In response to a recent small clinical study in which doctors electrically stimulated the lateral habenula and found symptom improvement in depressed patients who were resistant to other therapies, Lammel and Cerniauskas decided to investigate that area of the brain. The lateral habenula has received increasing attention in the last few years, in part because it is connected to the dopamine and serotonin systems in the brain, both of which are known to be involved in depression. The most common drugs doctors currently use to treat depression are serotonin reuptake inhibitors (SRIs) such as Zoloft and Prozac.
“After chronic stress, there is an increase in the neural activity of the lateral habenula cells—they fire more, they become overactive—and we found that this overactivity was present only in mice that showed very strong deficits in motivated behavior, but not in animals that showed anxiety or animals that showed anhedonia,” Lammel says.
His team subsequently identified the specific synapses, cells, and circuits in the lateral habenula that chronic stress alters in these particular mice, and in collaboration with Csaba Földy and colleagues at the University of Zurich, they found genes that are overexpressed as well.
Lammel and Cerniauskas are currently working with the Földy lab to use CRISPR-Cas9 to interfere with or completely knock out these genes to determine which ones are critical to the overactivity of the lateral habenula cells causing lack of motivation. This could potentially lead to drugs to interfere with those pathways, reduce activity of the cells in the lateral habenula, and increase motivation.

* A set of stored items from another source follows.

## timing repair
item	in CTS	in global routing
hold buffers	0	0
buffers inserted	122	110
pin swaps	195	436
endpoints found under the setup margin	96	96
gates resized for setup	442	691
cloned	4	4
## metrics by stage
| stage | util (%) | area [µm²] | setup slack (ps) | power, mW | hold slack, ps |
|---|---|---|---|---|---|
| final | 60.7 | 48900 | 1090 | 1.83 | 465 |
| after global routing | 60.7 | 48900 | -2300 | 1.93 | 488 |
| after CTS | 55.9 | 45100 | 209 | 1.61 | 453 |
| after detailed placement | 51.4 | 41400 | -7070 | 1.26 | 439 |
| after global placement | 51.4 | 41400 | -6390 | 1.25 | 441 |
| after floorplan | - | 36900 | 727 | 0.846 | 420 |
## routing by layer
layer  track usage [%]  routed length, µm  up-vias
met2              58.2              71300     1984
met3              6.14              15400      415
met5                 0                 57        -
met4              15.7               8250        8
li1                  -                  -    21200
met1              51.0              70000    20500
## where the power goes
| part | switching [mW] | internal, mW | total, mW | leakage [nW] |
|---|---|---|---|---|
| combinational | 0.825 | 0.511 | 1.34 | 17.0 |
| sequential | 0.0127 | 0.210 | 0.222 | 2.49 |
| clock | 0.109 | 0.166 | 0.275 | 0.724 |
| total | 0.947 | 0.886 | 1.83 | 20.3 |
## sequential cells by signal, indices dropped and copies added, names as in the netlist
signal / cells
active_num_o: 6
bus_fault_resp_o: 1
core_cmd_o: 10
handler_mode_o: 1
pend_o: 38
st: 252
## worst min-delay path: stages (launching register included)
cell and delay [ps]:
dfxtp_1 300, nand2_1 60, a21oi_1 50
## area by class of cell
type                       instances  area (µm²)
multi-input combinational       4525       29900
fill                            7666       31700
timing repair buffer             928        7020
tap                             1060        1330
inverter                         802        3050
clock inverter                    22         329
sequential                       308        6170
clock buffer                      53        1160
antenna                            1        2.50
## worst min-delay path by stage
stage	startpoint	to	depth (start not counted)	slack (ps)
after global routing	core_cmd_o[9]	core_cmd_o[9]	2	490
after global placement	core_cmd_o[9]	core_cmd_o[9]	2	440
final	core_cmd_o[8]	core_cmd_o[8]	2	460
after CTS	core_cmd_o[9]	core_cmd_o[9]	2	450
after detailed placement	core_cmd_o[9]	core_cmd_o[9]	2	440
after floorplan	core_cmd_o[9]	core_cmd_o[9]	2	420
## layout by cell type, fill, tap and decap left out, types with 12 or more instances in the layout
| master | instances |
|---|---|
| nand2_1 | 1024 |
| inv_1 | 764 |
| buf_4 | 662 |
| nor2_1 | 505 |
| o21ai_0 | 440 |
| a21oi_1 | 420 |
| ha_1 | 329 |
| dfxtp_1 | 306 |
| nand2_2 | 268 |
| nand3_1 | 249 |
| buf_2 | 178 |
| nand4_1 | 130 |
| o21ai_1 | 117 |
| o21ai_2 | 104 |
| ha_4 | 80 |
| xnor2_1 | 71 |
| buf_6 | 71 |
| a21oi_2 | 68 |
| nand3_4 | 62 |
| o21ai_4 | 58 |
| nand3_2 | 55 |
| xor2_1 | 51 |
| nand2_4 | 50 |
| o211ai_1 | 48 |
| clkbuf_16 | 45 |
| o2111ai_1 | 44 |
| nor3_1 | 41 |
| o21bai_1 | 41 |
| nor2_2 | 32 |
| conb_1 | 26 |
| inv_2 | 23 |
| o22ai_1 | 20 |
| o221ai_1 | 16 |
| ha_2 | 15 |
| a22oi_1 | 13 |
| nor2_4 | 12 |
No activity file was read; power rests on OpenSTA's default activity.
File: config.mk
export PLATFORM = sky130hd
export DESIGN_NAME = slr_stop_recovery
export DESIGN_NICKNAME = d
export VERILOG_FILES = /design/src/slr_pkg.sv /design/src/slr_stop_recovery.sv
export VERILOG_INCLUDE_DIRS = /design/src
export SDC_FILE = /design/constraint.sdc
export NUM_CORES = 1
export LEC_CHECK = 0
export BUFFER_PORTS_ARGS = -buffer_cell sky130_fd_sc_hd__buf_2
export CORE_MARGIN = 2
export CORE_UTILIZATION = 30
export CTS_BUF_LIST = sky130_fd_sc_hd__clkbuf_16
export CTS_CLUSTER_DIAMETER = 80
export DETAILED_ROUTE_END_ITERATION = 7
export PLACE_DENSITY = 0.54
export SYNTH_ARGS = -nofsm -noshare
export SYNTH_HDL_FRONTEND = slang
export SYNTH_SLANG_ARGS = --single-unit
File: constraint.sdc
create_clock -name aclk -period 2.5 [get_ports aclk]
set_input_delay 0.5 -clock aclk [delete_from_list [all_inputs] [get_ports aclk]]
set_output_delay 0.5 -clock aclk [all_outputs]
set_load 0.1 [all_outputs]
File: src/slr_defs.svh
// Offsets, field positions, reset values and counts of the stop-exit block.
// Assumes a 32-bit AXI4-Lite register space, word aligned.
`ifndef SLR_DEFS_SVH
`define SLR_DEFS_SVH
`define SLR_OFS_CONTROL 12'h000
`define SLR_OFS_STATUS 12'h004
`define SLR_OFS_SLOW 12'h008
`define SLR_BIT_NO_LIMP_HOME 0
`define SLR_BIT_MON_ENABLE 1
`define SLR_BIT_FORCED_MON 2
`define SLR_BIT_WAKE_DELAY 3
`define SLR_BIT_PSEUDO_STOP 4
`define SLR_BIT_IRQ_ENABLE 5
`define SLR_BIT_AUTO_BW 6
`define SLR_BIT_BUS_PLL_SEL 7
`define SLR_BIT_MOD_CLK_SEL 8
`define SLR_CONTROL_WIDTH 9
`define SLR_BIT_LIMP_STATUS 0
`define SLR_BIT_IRQ_FLAG 1
`define SLR_BIT_STOPPED 2
`define SLR_BIT_PSEUDO 3
`define SLR_CONTROL_RESET 9'h042
`define SLR_SLOW_RESET 6'h00
`define SLR_CHECK_COUNT 4096
`define SLR_SHORT_COUNT 16
`define SLR_RESP_OKAY 2'h0
`define SLR_RESP_SLVERR 2'h2
`endif

File: src/slr_pkg.sv
// Types of the stop-exit and limp-home recovery block.
// Assumes the constants header is compiled alongside.
package slr_pkg;
  typedef enum logic [2:0] {
    ST_RUN = 3'b000,
    ST_STOP = 3'b001,
    ST_LIMP_HOLD = 3'b010,
    ST_LIMP_RUN = 3'b011,
    ST_XTAL_WAIT = 3'b100,
    ST_XTAL_DELAY = 3'b101
  } slr_state_type;
endpackage : slr_pkg

File: src/slr_stop_recovery.sv
// Stop and pseudo-stop exit sequencer with limp-home recovery and AXI4-Lite registers.
// Assumes one 100 MHz clock aclk; wake pins and monitor status arrive asynchronously.
//
// Summary of operation
// - Stop exit with delay zero is fast
// - No limp-home zero: mask monitor, wake limp
// - Fast recovery without crystal runs software on limp clock
// - Limp mode checks monitor at 4096, every 8192
// - Clock found: leave limp, clear status, set flag
// - Leaving limp restores bus and module selects
// - Auto plus PLL select: relock after exit
// - Square wave, delay zero: no status flag
// - Pseudo-stop enable keeps oscillator at reduced amplitude
// - Wake on reset, IRQs, key ports, CAN
// - Pseudo exit delayed: limp, VCO counter, forced selects
// - After 4096 check: crystal exit or limp flagged
// - No limp-home with monitor: stop gives monitor reset
// - No limp-home, no monitor: crystal-only recovery
// - That case with delay: 4096 cycles then crystal
// - That case without delay: 16 cycles then crystal
// - Pseudo exit undelayed behaves as fast recovery
// - Pseudo recovery on limp clock restarts VCO
// - Delay counts counter clocks set by slow divider
// - Delay one gives 4096 count; zero gives none with limp-home, 16 without
// - Interrupt requested only when enable set
// - Flag cleared by writing one
`timescale 1ns/100ps
`include "slr_defs.svh"

module slr_stop_recovery #(
  parameter int check_count = `SLR_CHECK_COUNT
) (
  input wire logic aclk,
  input wire logic aresetn,
  input wire logic [11:0] s_axi_awaddr,
  input wire logic s_axi_awvalid,
  output logic s_axi_awready,
  input wire logic [31:0] s_axi_wdata,
  input wire logic [3:0] s_axi_wstrb,
  input wire logic s_axi_wvalid,
  output logic s_axi_wready,
  output logic [1:0] s_axi_bresp,
  output logic s_axi_bvalid,
  input wire logic s_axi_bready,
  input wire logic [11:0] s_axi_araddr,
  input wire logic s_axi_arvalid,
  output logic s_axi_arready,
  output logic [31:0] s_axi_rdata,
  output logic [1:0] s_axi_rresp,
  output logic s_axi_rvalid,
  input wire logic s_axi_rready,
  input wire logic stop_exec,
  input wire logic wake_ext_reset,
  input wire logic wake_irq,
  input wire logic wake_nonmaskable_irq,
  input wire logic wake_key_port_j,
  input wire logic wake_key_port_h,
  input wire logic wake_can_controller,
  input wire logic crystal_present,
  output logic cpu_run,
  output logic stop_hold,
  output logic osc_reduced_amplitude,
  output logic counter_from_vco,
  output logic bus_clock_pll_select_out,
  output logic module_clock_select_out,
  output logic monitor_enable_out,
  output logic monitor_reset_req,
  output logic vco_restart,
  output logic pll_relock_req,
  output logic limp_home_irq
);

  localparam logic [12:0] term_val = 13'(check_count - 1);
  localparam logic [12:0] wrap_val = 13'(2 * check_count - 1);
  localparam logic [12:0] short_val = 13'(`SLR_SHORT_COUNT - 1);

  slr_pkg::slr_state_type state;
  logic [`SLR_CONTROL_WIDTH-1:0] control;
  logic [5:0] slow_divider;
  logic limp_home_status;
  logic limp_home_irq_flag;
  logic pseudo_mode;
  logic [6:0] sync_a;
  logic [6:0] sync_b;
  logic wake_any;
  logic xtal_ok;
  logic [7:0] div_cnt;
  logic [7:0] div_last;
  logic tick;
  logic [12:0] rec_cnt;
  logic restart_cnt;
  logic term_hit;
  logic short_hit;
  logic check_present;
  logic check_valid;
  logic set_flag;
  logic aw_held;
  logic w_held;
  logic [11:0] aw_addr;
  logic [31:0] w_data;
  logic [3:0] w_strb;
  logic do_write;
  logic clear_flag;
  logic [31:0] next_rdata;
  logic [1:0] next_rresp;

  wire no_limp_home = control[`SLR_BIT_NO_LIMP_HOME];
  wire monitor_on = control[`SLR_BIT_MON_ENABLE] | control[`SLR_BIT_FORCED_MON];
  wire wake_delay_select = control[`SLR_BIT_WAKE_DELAY];
  wire in_limp = (state == slr_pkg::ST_LIMP_HOLD) | (state == slr_pkg::ST_LIMP_RUN);

  // Two-stage synchronisers for wake pins and monitor status
  always_ff @(posedge aclk)
  begin
    if (!aresetn)
    begin
      sync_a <= 7'h00;
      sync_b <= 7'h00;
    end
    else
    begin
      sync_a <= {crystal_present, wake_can_controller, wake_key_port_h, wake_key_port_j,
                 wake_nonmaskable_irq, wake_irq, wake_ext_reset};
      sync_b <= sync_a;
    end
  end

  // Any of the six wake sources
  assign wake_any = |sync_b[5:0];
  assign xtal_ok = sync_b[6];

  // Counter clock from slow divider: two aclk at zero, else four per step
  assign div_last = (slow_divider == 6'h00) ? 8'h01 : 8'({slow_divider, 2'b00} - 8'h01);
  assign tick = (div_cnt >= div_last);

  always_ff @(posedge aclk)
  begin
    if (!aresetn)
      div_cnt <= 8'h00;
    else if (tick)
      div_cnt <= 8'h00;
    else
      div_cnt <= div_cnt + 8'h01;
  end

  // Free-running recovery counter, restarted on wake
  assign term_hit = tick & (rec_cnt == term_val);
  assign short_hit = tick & (rec_cnt == short_val);

  always_ff @(posedge aclk)
  begin
    if (!aresetn)
      rec_cnt <= 13'h0000;
    else if (restart_cnt)
      rec_cnt <= 13'h0000;
    else if (tick)
      rec_cnt <= (rec_cnt == wrap_val) ? 13'h0000 : rec_cnt + 13'h0001;
  end

  // Monitor status captured at the terminal count
  always_ff @(posedge aclk)
  begin
    if (!aresetn)
    begin
      check_present <= 1'b0;
      check_valid <= 1'b0;
    end
    else
    begin
      check_present <= xtal_ok;
      check_valid <= term_hit & in_limp;
    end
  end

  // Counter restart on every wake from stop
  assign restart_cnt = (state == slr_pkg::ST_STOP) & wake_any;

  // Main stop-exit sequencer
  always_ff @(posedge aclk)
  begin
    if (!aresetn)
    begin
      state <= slr_pkg::ST_RUN;
      pseudo_mode <= 1'b0;
      limp_home_status <= 1'b0;
      set_flag <= 1'b0;
      monitor_reset_req <= 1'b0;
      vco_restart <= 1'b0;
      pll_relock_req <= 1'b0;
    end
    else
    begin
      set_flag <= 1'b0;
      monitor_reset_req <= 1'b0;
      vco_restart <= 1'b0;
      pll_relock_req <= 1'b0;
      case (state)
        slr_pkg::ST_RUN:
        begin
          if (stop_exec)
          begin
            if (no_limp_home & monitor_on)
              monitor_reset_req <= 1'b1;
            else
            begin
              state <= slr_pkg::ST_STOP;
              pseudo_mode <= control[`SLR_BIT_PSEUDO_STOP];
            end
          end
        end
        slr_pkg::ST_STOP:
        begin
          if (wake_any)
          begin
            if (no_limp_home)
              state <= slr_pkg::ST_XTAL_WAIT;
            else if (wake_delay_select)
            begin
              state <= slr_pkg::ST_LIMP_HOLD;
              vco_restart <= pseudo_mode;
            end
            else if (xtal_ok)
              state <= slr_pkg::ST_RUN;
            else
            begin
              state <= slr_pkg::ST_LIMP_RUN;
              limp_home_status <= 1'b1;
              set_flag <= 1'b1;
              vco_restart <= pseudo_mode;
            end
          end
        end
        slr_pkg::ST_LIMP_HOLD:
        begin
          if (check_valid)
          begin
            if (check_present)
            begin
              state <= slr_pkg::ST_RUN;
              pll_relock_req <= control[`SLR_BIT_AUTO_BW] & control[`SLR_BIT_BUS_PLL_SEL];
            end
            else
            begin
              state <= slr_pkg::ST_LIMP_RUN;
              limp_home_status <= 1'b1;
              set_flag <= 1'b1;
            end
          end
        end
        slr_pkg::ST_LIMP_RUN:
        begin
          if (check_valid & check_present)
          begin
            state <= slr_pkg::ST_RUN;
            limp_home_status <= 1'b0;
            set_flag <= 1'b1;
            pll_relock_req <= control[`SLR_BIT_AUTO_BW] & control[`SLR_BIT_BUS_PLL_SEL];
          end
        end
        slr_pkg::ST_XTAL_WAIT:
        begin
          if (xtal_ok)
            state <= slr_pkg::ST_XTAL_DELAY;
        end
        slr_pkg::ST_XTAL_DELAY:
        begin
          if (wake_delay_select ? term_hit : short_hit)
            state <= slr_pkg::ST_RUN;
        end
        default:
          state <= slr_pkg::ST_RUN;
      endcase
    end
  end

  // Registered clock and run outputs
  always_ff @(posedge aclk)
  begin
    if (!aresetn)
    begin
      cpu_run <= 1'b1;
      stop_hold <= 1'b0;
      osc_reduced_amplitude <= 1'b0;
      counter_from_vco <= 1'b0;
      bus_clock_pll_select_out <= 1'b0;
      module_clock_select_out <= 1'b0;
      monitor_enable_out <= 1'b0;
    end
    else
    begin
      cpu_run <= (state == slr_pkg::ST_RUN) | (state == slr_pkg::ST_LIMP_RUN);
      stop_hold <= ~((state == slr_pkg::ST_RUN) | (state == slr_pkg::ST_LIMP_RUN));
      osc_reduced_amplitude <= (state == slr_pkg::ST_STOP) & pseudo_mode;
      counter_from_vco <= in_limp;
      // Forced selects in limp, latched values otherwise
      bus_clock_pll_select_out <= in_limp | control[`SLR_BIT_BUS_PLL_SEL];
      module_clock_select_out <= ~in_limp & control[`SLR_BIT_MOD_CLK_SEL];
      // Monitor masked in stop, asserted in limp
      if (in_limp)
        monitor_enable_out <= 1'b1;
      else if ((state != slr_pkg::ST_RUN) & ~no_limp_home)
        monitor_enable_out <= 1'b0;
      else
        monitor_enable_out <= monitor_on;
    end
  end

  // Interrupt flag: hardware set beats write-one clear
  always_ff @(posedge aclk)
  begin
    if (!aresetn)
      limp_home_irq_flag <= 1'b0;
    else if (set_flag)
      limp_home_irq_flag <= 1'b1;
    else if (clear_flag)
      limp_home_irq_flag <= 1'b0;
  end

  always_ff @(posedge aclk)
  begin
    if (!aresetn)
      limp_home_irq <= 1'b0;
    else
      limp_home_irq <= limp_home_irq_flag & control[`SLR_BIT_IRQ_ENABLE];
  end

  // AXI write address and data capture, either order
  assign s_axi_awready = ~aw_held;
  assign s_axi_wready = ~w_held;
  assign do_write = aw_held & w_held & ~s_axi_bvalid;

  always_ff @(posedge aclk)
  begin
    if (!aresetn)
    begin
      aw_held <= 1'b0;
      w_held <= 1'b0;
      aw_addr <= 12'h000;
      w_data <= 32'h0000_0000;
      w_strb <= 4'h0;
    end
    else
    begin
      if (s_axi_awvalid & ~aw_held)
      begin
        aw_held <= 1'b1;
        aw_addr <= s_axi_awaddr;
      end
      else if (do_write)
        aw_held <= 1'b0;
      if (s_axi_wvalid & ~w_held)
      begin
        w_held <= 1'b1;
        w_data <= s_axi_wdata;
        w_strb <= s_axi_wstrb;
      end
      else if (do_write)
        w_held <= 1'b0;
    end
  end

  assign clear_flag = do_write & (aw_addr == `SLR_OFS_STATUS) & w_strb[0]
                      & w_data[`SLR_BIT_IRQ_FLAG];

  // Register writes and write response
  always_ff @(posedge aclk)
  begin
    if (!aresetn)
    begin
      control <= `SLR_CONTROL_RESET;
      slow_divider <= `SLR_SLOW_RESET;
      s_axi_bvalid <= 1'b0;
      s_axi_bresp <= `SLR_RESP_OKAY;
    end
    else
    begin
      if (s_axi_bvalid & s_axi_bready)
        s_axi_bvalid <= 1'b0;
      if (do_write)
      begin
        s_axi_bvalid <= 1'b1;
        s_axi_bresp <= `SLR_RESP_OKAY;
        case (aw_addr)
          `SLR_OFS_CONTROL:
          begin
            if (w_strb[0])
              control[7:0] <= w_data[7:0];
            if (w_strb[1])
              control[8] <= w_data[8];
          end
          `SLR_OFS_SLOW:
          begin
            if (w_strb[0])
              slow_divider <= w_data[5:0];
          end
          `SLR_OFS_STATUS:
            s_axi_bresp <= `SLR_RESP_OKAY;
          default:
            s_axi_bresp <= `SLR_RESP_SLVERR;
        endcase
      end
    end
  end

  // Read data selection
  always_comb
  begin
    next_rdata = 32'h0000_0000;
    next_rresp = `SLR_RESP_OKAY;
    case (s_axi_araddr)
      `SLR_OFS_CONTROL:
        next_rdata[`SLR_CONTROL_WIDTH-1:0] = control;
      `SLR_OFS_STATUS:
      begin
        next_rdata[`SLR_BIT_LIMP_STATUS] = limp_home_status;
        next_rdata[`SLR_BIT_IRQ_FLAG] = limp_home_irq_flag;
        next_rdata[`SLR_BIT_STOPPED] = ~cpu_run;
        next_rdata[`SLR_BIT_PSEUDO] = pseudo_mode;
      end
      `SLR_OFS_SLOW:
        next_rdata[5:0] = slow_divider;
      default:
        next_rresp = `SLR_RESP_SLVERR;
    endcase
  end

  // Read channel
  assign s_axi_arready = ~s_axi_rvalid;

  always_ff @(posedge aclk)
  begin
    if (!aresetn)
    begin
      s_axi_rvalid <= 1'b0;
      s_axi_rdata <= 32'h0000_0000;
      s_axi_rresp <= `SLR_RESP_OKAY;
    end
    else if (s_axi_arvalid & ~s_axi_rvalid)
    begin
      s_axi_rvalid <= 1'b1;
      s_axi_rdata <= next_rdata;
      s_axi_rresp <= next_rresp;
    end
    else if (s_axi_rready)
      s_axi_rvalid <= 1'b0;
  end

endmodule : slr_stop_recovery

They also plan to look for biomarkers of other symptoms of depression, including anxiety and anhedonia.
“Our strategy, one we think all basic researchers should adopt, is to move away from considering depression as a single or homogeneous disease. Many physicians already view depression this way, which shows that it is critical to have collaboration between basic and clinical researchers,” says Lammel.
Additional coauthors are from UC Berkeley, the University of Zurich, and UC San Diego. Funding for the work came from the National Institute on Mental Health, the Hellman Foundation, the Whitehall Foundation, the Shurl and Kay Curci Foundation, the Rita Allen Foundation, the Wayne and Gladys Valley Foundation, and a UC Regents’ Junior Faculty Fellowship.